## [Exercise requirements]
Each line of the data below containing "STAGES" needs to be listed.

########

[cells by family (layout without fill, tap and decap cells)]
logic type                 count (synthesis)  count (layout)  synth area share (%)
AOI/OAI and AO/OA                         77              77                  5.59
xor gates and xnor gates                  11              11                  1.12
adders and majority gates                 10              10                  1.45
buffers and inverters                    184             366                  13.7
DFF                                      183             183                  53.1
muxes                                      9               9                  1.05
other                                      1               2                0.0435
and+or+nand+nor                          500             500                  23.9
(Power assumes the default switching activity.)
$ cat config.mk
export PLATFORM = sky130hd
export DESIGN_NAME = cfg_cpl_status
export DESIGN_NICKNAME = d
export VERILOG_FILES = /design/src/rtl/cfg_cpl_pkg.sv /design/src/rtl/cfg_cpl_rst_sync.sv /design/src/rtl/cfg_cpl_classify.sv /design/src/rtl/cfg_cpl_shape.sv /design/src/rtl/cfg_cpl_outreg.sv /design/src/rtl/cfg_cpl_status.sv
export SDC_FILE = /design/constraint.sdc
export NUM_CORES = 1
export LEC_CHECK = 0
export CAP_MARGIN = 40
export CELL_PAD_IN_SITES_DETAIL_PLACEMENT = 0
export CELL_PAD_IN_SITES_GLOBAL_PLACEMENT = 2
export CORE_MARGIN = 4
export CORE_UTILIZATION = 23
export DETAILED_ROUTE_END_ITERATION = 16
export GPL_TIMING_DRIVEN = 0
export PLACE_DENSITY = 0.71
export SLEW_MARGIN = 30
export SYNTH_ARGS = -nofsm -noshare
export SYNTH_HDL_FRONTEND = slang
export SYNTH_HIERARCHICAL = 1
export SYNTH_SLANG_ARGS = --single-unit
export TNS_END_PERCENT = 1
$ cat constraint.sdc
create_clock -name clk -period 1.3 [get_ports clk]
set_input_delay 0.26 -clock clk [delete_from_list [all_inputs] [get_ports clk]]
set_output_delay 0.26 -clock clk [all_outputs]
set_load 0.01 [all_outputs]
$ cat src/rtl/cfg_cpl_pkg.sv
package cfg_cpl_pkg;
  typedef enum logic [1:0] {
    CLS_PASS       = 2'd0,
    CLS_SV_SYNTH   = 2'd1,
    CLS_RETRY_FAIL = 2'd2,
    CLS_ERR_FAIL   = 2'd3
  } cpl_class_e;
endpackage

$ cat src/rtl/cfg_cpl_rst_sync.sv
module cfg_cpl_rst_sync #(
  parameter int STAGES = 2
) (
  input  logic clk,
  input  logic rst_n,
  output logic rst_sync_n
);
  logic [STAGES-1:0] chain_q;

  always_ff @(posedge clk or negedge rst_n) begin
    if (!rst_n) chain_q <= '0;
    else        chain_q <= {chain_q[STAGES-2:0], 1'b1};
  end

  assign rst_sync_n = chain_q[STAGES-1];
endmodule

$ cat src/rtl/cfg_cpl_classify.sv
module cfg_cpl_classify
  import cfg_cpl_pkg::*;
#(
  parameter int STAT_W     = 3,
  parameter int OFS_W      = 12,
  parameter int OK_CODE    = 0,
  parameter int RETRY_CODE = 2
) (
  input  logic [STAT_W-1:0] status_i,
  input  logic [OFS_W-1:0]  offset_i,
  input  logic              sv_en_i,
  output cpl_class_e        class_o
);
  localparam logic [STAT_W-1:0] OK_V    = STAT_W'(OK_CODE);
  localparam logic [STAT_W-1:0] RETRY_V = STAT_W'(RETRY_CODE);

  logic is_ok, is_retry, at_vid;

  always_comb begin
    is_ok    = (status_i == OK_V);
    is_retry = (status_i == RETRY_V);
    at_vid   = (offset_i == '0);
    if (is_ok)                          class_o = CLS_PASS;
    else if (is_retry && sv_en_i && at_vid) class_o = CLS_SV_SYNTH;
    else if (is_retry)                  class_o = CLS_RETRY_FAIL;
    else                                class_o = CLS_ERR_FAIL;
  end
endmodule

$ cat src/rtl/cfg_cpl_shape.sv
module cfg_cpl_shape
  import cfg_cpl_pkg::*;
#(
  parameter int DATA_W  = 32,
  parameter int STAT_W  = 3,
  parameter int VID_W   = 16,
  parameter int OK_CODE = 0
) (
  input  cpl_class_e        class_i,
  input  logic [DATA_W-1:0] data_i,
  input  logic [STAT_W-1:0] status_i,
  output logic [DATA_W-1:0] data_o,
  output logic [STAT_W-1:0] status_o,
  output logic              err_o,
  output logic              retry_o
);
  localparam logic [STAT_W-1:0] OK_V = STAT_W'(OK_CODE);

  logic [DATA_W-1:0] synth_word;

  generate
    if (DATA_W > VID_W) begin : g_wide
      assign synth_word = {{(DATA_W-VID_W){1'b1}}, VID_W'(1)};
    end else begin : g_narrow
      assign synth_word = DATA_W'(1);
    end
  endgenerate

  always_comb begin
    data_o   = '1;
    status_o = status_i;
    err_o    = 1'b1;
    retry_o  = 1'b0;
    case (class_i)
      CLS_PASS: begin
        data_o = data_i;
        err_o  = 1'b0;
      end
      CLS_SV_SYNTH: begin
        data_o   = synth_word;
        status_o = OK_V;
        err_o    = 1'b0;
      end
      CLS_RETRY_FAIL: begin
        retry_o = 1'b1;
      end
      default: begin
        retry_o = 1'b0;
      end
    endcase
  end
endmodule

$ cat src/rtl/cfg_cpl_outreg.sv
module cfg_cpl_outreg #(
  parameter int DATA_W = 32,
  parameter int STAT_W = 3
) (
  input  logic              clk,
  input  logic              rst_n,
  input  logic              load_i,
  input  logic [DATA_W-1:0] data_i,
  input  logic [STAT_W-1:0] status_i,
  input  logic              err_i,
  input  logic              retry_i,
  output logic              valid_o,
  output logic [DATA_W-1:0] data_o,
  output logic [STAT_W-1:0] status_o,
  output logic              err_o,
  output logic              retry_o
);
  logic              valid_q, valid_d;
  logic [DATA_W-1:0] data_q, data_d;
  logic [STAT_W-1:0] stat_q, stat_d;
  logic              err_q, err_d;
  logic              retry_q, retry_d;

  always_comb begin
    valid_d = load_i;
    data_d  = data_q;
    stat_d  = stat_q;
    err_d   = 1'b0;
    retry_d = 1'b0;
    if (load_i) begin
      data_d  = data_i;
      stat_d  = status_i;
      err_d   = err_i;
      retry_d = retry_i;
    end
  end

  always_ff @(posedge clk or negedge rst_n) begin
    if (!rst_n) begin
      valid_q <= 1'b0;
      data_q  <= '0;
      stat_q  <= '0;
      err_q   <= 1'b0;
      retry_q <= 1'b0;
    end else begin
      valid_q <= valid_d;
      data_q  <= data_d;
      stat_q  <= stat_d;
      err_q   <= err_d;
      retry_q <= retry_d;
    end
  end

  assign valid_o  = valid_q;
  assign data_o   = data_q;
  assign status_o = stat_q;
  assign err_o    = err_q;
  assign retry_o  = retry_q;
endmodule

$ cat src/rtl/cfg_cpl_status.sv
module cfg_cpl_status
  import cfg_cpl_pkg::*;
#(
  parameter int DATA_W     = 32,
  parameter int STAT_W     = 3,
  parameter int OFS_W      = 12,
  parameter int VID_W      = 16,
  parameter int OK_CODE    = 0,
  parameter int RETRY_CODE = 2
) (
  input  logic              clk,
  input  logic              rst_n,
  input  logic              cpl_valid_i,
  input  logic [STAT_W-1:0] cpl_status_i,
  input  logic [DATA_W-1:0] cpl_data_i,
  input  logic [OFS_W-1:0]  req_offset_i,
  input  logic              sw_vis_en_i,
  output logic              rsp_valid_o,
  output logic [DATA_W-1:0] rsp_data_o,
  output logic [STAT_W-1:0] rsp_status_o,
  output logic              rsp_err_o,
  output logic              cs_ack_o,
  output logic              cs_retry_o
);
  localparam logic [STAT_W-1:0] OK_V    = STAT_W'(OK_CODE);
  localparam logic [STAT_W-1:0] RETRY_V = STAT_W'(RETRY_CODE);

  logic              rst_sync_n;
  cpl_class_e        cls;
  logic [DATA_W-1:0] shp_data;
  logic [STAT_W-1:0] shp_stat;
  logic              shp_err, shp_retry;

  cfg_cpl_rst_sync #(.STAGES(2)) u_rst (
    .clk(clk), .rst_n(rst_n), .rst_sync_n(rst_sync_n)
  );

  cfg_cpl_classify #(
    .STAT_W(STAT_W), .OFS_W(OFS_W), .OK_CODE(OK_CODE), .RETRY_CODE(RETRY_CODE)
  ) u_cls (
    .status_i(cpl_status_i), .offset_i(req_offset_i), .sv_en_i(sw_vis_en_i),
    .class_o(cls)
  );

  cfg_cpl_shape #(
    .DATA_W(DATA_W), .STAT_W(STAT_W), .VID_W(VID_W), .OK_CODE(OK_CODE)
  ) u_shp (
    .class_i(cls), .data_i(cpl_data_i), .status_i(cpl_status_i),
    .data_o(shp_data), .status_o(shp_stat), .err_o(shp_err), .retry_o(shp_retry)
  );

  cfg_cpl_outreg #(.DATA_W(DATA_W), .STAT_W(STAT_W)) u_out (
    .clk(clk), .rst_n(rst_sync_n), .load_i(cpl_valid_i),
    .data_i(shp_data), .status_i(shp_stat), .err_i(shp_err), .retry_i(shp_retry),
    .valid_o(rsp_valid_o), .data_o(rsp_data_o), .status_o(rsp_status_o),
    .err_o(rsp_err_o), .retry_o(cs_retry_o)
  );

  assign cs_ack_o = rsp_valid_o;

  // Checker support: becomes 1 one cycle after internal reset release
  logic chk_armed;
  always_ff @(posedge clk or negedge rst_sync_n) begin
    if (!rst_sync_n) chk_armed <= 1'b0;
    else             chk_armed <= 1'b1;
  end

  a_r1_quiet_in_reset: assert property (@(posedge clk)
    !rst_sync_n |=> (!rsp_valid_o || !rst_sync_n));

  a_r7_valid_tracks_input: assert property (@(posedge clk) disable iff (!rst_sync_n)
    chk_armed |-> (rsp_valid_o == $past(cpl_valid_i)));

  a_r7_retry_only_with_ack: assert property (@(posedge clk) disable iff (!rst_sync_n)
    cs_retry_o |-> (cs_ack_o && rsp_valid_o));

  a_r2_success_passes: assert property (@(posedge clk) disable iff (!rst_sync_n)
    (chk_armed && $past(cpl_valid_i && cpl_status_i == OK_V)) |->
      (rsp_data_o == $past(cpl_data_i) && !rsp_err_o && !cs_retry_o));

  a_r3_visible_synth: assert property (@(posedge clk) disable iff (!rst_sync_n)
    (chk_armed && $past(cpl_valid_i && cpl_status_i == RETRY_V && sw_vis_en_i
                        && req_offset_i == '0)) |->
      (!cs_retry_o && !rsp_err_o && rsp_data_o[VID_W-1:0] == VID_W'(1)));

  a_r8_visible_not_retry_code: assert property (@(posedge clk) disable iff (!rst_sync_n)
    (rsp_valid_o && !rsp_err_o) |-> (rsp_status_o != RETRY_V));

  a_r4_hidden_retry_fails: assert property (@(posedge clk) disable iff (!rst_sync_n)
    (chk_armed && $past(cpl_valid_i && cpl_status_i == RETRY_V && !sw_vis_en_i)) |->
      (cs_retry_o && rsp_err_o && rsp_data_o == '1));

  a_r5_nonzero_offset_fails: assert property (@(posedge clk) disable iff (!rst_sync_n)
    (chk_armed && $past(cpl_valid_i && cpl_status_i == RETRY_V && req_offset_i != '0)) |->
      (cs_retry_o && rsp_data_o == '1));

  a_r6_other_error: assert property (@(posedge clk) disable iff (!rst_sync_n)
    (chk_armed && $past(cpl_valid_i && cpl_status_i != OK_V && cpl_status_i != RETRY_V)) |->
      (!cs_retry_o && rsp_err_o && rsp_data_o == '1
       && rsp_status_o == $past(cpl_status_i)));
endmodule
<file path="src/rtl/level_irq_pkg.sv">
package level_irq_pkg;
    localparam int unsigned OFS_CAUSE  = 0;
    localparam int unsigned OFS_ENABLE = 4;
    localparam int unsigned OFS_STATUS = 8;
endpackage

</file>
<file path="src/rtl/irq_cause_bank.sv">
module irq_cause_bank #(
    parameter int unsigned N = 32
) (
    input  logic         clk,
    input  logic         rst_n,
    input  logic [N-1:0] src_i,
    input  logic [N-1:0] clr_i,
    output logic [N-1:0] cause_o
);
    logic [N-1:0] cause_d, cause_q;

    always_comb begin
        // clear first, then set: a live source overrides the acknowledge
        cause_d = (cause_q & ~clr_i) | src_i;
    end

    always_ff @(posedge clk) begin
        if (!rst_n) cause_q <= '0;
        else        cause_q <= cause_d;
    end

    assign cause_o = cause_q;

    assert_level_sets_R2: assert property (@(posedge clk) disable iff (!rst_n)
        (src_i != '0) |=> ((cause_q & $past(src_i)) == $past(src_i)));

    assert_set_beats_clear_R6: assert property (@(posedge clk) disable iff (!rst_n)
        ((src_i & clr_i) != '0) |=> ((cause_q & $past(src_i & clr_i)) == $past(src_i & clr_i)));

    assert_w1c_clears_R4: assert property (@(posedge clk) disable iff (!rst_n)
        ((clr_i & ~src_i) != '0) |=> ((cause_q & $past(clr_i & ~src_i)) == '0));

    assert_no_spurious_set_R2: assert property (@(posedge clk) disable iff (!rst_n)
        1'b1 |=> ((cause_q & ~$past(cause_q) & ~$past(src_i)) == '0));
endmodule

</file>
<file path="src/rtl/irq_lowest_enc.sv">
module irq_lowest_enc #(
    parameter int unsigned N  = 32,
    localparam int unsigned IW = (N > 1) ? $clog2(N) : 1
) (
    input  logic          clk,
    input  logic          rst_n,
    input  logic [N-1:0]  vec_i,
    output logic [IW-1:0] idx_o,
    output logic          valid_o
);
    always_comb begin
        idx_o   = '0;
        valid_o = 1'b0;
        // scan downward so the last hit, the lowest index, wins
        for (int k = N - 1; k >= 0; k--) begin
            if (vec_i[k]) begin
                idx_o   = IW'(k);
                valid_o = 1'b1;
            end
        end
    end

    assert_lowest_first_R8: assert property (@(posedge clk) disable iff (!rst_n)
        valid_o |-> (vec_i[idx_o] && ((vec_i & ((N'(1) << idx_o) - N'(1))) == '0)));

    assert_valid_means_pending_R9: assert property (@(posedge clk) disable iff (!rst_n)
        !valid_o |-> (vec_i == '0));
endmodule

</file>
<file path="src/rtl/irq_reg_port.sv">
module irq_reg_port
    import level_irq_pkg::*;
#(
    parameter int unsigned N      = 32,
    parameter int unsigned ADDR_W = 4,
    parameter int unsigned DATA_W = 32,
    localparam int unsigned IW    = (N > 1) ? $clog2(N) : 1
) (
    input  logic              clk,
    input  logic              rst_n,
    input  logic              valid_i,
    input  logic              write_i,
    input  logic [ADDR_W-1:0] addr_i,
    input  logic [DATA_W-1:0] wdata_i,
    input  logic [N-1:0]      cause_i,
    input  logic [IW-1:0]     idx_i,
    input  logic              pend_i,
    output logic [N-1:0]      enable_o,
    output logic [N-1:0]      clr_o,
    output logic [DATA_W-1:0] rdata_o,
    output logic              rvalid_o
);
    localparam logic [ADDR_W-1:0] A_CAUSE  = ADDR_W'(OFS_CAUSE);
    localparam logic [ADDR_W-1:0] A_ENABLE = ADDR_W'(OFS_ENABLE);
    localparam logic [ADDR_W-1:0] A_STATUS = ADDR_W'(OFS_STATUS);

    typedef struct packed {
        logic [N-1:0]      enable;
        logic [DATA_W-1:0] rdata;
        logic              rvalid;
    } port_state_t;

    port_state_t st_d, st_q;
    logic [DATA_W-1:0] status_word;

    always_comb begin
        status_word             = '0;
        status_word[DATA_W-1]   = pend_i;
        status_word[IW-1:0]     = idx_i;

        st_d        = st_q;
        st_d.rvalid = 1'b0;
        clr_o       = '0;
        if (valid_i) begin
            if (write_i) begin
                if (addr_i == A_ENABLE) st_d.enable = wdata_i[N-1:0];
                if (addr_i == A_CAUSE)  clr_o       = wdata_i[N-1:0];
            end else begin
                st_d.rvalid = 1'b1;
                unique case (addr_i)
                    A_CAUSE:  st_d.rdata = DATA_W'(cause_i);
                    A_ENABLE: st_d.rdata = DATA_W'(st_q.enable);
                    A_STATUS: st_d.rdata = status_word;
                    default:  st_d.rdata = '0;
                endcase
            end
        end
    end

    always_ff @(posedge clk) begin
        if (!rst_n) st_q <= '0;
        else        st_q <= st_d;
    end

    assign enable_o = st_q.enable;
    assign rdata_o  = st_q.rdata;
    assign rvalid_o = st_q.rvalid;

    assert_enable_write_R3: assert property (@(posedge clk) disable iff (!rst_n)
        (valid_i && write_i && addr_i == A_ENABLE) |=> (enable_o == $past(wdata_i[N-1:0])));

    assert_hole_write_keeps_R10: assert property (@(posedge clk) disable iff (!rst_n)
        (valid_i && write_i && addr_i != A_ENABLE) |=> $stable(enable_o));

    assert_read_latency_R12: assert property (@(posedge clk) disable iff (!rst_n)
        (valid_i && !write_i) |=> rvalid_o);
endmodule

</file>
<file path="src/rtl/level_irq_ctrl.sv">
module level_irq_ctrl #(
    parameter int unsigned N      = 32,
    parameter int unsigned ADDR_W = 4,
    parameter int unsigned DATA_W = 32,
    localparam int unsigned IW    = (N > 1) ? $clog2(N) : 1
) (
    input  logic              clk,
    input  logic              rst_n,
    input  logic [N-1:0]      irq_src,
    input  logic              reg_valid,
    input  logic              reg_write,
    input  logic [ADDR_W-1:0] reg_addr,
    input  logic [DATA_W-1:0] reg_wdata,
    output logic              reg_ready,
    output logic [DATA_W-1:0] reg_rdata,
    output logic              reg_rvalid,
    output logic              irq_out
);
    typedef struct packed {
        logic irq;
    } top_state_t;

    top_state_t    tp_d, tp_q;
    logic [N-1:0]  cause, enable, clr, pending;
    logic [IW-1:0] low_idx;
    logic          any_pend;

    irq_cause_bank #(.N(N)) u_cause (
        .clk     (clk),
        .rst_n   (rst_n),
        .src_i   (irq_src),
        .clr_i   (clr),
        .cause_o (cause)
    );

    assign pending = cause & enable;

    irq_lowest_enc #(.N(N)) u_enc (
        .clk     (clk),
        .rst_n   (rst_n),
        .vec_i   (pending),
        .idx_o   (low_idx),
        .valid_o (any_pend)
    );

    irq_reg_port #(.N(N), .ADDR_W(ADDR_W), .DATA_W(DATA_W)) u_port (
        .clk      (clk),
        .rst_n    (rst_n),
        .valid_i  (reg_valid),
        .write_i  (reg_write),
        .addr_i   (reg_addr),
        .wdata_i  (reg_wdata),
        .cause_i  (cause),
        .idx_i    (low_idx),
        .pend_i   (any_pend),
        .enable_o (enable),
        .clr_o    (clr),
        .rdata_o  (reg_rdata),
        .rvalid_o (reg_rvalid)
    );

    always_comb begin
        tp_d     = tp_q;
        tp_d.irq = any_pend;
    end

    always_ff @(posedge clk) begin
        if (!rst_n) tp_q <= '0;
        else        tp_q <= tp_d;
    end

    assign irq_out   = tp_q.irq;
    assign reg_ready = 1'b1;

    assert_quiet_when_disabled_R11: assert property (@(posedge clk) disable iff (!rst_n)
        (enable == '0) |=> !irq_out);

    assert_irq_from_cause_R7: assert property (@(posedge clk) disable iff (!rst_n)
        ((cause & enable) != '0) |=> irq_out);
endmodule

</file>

########

## [Response below]
  parameter int STAGES = 2
  logic [STAGES-1:0] chain_q;
    else        chain_q <= {chain_q[STAGES-2:0], 1'b1};
  assign rst_sync_n = chain_q[STAGES-1];
  cfg_cpl_rst_sync #(.STAGES(2)) u_rst (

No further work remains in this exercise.